Record excerpts:
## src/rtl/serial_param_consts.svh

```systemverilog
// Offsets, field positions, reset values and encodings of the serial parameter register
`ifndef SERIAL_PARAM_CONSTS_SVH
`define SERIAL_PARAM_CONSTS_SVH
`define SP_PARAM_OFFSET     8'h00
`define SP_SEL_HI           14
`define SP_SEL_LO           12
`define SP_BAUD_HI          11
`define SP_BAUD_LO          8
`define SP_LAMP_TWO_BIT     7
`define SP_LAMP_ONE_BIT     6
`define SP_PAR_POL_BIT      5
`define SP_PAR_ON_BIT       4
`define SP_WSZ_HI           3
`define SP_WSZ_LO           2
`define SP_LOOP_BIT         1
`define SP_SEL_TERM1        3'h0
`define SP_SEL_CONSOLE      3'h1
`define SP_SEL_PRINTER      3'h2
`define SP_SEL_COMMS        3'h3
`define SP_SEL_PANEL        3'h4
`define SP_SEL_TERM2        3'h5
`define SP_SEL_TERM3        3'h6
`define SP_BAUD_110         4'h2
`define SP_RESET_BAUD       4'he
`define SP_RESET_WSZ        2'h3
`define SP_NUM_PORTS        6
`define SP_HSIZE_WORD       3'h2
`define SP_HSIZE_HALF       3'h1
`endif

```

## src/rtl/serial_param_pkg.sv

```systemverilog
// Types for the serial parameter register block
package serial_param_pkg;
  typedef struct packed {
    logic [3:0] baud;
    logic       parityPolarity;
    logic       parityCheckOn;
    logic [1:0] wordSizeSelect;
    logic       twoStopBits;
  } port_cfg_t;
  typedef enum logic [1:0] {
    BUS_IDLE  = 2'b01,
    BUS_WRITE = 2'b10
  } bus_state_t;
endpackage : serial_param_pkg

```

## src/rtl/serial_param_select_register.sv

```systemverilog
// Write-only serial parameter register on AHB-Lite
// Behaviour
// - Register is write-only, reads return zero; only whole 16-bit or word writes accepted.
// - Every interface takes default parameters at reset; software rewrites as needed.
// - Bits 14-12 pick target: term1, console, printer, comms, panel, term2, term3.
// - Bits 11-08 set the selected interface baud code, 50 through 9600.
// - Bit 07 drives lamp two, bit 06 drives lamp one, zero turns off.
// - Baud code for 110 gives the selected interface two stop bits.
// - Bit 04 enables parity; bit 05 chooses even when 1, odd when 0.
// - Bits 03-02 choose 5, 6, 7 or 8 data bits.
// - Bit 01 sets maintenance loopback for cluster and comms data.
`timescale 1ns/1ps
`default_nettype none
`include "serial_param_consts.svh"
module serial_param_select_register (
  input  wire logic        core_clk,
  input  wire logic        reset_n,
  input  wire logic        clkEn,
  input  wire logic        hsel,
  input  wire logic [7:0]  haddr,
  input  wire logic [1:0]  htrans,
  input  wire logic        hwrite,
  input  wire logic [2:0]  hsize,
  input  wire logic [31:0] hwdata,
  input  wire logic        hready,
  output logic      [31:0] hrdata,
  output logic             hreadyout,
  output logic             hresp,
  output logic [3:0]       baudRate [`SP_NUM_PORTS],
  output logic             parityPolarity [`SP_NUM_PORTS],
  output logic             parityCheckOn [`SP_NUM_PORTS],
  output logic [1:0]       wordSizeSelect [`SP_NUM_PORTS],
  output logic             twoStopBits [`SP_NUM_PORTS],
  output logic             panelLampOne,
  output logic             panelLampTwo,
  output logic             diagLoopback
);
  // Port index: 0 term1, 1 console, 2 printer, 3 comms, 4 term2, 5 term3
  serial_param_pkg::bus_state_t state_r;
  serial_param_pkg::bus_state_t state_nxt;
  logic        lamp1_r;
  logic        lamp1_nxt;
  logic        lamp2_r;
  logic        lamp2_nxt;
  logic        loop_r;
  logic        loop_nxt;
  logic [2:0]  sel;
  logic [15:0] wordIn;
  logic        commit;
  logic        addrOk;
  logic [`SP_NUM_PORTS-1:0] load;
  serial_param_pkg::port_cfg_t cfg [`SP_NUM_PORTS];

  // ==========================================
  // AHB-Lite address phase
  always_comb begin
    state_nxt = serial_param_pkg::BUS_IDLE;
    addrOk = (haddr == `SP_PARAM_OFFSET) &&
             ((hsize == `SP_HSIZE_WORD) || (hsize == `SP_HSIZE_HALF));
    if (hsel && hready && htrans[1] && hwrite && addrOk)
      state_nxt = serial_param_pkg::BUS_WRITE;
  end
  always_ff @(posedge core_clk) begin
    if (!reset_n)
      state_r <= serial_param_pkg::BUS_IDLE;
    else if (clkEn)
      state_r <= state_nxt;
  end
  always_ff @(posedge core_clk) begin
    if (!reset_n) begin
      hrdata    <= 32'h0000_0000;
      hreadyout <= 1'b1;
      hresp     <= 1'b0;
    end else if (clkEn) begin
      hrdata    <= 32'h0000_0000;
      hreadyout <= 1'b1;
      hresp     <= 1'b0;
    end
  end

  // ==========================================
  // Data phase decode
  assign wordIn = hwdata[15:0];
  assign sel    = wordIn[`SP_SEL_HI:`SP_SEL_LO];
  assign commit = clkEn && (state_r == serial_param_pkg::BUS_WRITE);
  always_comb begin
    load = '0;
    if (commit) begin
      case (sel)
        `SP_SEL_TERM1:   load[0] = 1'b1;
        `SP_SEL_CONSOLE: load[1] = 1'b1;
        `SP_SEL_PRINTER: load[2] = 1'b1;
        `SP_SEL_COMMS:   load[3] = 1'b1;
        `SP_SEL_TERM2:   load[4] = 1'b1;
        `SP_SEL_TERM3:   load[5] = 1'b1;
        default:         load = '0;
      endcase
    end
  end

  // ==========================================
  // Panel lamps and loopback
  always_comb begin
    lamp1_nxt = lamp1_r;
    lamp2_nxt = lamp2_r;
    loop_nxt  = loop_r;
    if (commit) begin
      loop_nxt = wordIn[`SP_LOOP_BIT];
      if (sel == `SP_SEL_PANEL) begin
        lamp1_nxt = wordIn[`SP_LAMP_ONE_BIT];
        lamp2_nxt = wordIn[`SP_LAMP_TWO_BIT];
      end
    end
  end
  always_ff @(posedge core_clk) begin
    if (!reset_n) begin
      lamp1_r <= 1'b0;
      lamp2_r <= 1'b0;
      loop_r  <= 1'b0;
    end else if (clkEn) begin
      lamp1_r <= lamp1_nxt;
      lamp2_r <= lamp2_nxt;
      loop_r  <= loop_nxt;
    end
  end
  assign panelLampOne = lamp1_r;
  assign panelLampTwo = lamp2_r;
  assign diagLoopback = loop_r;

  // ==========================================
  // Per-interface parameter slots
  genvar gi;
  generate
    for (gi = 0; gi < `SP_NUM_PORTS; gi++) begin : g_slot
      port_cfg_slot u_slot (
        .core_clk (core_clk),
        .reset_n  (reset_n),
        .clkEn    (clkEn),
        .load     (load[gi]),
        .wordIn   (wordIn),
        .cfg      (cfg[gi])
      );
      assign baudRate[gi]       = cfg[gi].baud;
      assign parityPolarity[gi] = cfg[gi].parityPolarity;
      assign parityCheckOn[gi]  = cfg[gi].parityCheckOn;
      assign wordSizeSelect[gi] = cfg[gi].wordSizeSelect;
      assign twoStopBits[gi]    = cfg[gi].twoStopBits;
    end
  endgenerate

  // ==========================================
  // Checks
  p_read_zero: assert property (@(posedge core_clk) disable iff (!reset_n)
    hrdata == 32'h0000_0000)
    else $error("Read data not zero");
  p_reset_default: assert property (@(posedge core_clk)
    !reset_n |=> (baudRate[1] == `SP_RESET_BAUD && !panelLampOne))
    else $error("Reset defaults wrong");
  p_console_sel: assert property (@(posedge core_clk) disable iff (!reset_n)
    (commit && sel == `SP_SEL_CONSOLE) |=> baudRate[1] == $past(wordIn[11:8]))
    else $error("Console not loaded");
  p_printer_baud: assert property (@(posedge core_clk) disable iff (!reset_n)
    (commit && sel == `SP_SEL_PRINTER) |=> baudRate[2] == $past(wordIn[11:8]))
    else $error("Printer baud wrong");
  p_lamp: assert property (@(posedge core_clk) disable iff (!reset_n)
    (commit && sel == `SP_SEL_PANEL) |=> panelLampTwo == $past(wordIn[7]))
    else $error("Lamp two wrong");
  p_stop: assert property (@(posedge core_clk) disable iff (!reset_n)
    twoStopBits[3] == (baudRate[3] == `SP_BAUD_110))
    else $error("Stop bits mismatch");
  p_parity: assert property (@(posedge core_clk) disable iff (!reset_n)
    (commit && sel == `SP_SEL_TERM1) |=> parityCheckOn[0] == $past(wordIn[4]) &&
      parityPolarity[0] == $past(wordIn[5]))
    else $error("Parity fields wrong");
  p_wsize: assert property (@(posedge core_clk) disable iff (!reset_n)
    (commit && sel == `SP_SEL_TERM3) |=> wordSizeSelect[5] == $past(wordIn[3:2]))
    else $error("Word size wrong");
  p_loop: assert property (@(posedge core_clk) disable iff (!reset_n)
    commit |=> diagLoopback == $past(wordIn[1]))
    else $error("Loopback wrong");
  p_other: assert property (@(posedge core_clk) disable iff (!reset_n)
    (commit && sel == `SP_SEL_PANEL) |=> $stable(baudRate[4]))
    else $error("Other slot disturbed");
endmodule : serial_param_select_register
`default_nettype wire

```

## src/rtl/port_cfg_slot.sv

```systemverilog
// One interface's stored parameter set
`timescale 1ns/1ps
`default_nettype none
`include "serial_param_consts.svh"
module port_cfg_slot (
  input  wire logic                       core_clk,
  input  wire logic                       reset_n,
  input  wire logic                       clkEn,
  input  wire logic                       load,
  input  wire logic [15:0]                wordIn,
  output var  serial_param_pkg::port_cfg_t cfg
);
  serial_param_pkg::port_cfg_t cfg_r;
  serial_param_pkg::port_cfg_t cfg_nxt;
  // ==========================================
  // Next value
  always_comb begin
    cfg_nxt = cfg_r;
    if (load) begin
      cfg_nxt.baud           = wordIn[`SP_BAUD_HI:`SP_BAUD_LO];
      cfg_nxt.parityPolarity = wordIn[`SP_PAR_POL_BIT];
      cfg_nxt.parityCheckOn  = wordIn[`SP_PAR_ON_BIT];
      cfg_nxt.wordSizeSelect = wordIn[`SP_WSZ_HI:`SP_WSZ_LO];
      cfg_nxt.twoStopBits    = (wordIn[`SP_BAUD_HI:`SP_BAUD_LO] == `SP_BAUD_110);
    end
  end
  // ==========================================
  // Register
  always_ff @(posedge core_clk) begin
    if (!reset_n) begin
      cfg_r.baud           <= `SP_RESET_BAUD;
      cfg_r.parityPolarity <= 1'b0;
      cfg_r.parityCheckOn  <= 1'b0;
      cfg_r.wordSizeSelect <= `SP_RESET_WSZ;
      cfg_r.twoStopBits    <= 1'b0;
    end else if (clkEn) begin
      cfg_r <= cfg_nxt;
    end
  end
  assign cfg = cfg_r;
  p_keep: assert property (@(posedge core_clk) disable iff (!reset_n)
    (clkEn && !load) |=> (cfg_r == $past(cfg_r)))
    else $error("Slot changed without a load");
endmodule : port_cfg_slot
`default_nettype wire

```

Problem to solve:
Every line of the material above that has the string "assign" needs pulling out.

Completed task:
  assign wordIn = hwdata[15:0];
  assign sel    = wordIn[`SP_SEL_HI:`SP_SEL_LO];
  assign commit = clkEn && (state_r == serial_param_pkg::BUS_WRITE);
  assign panelLampOne = lamp1_r;
  assign panelLampTwo = lamp2_r;
  assign diagLoopback = loop_r;
      assign baudRate[gi]       = cfg[gi].baud;
      assign parityPolarity[gi] = cfg[gi].parityPolarity;
      assign parityCheckOn[gi]  = cfg[gi].parityCheckOn;
      assign wordSizeSelect[gi] = cfg[gi].wordSizeSelect;
      assign twoStopBits[gi]    = cfg[gi].twoStopBits;
  assign cfg = cfg_r;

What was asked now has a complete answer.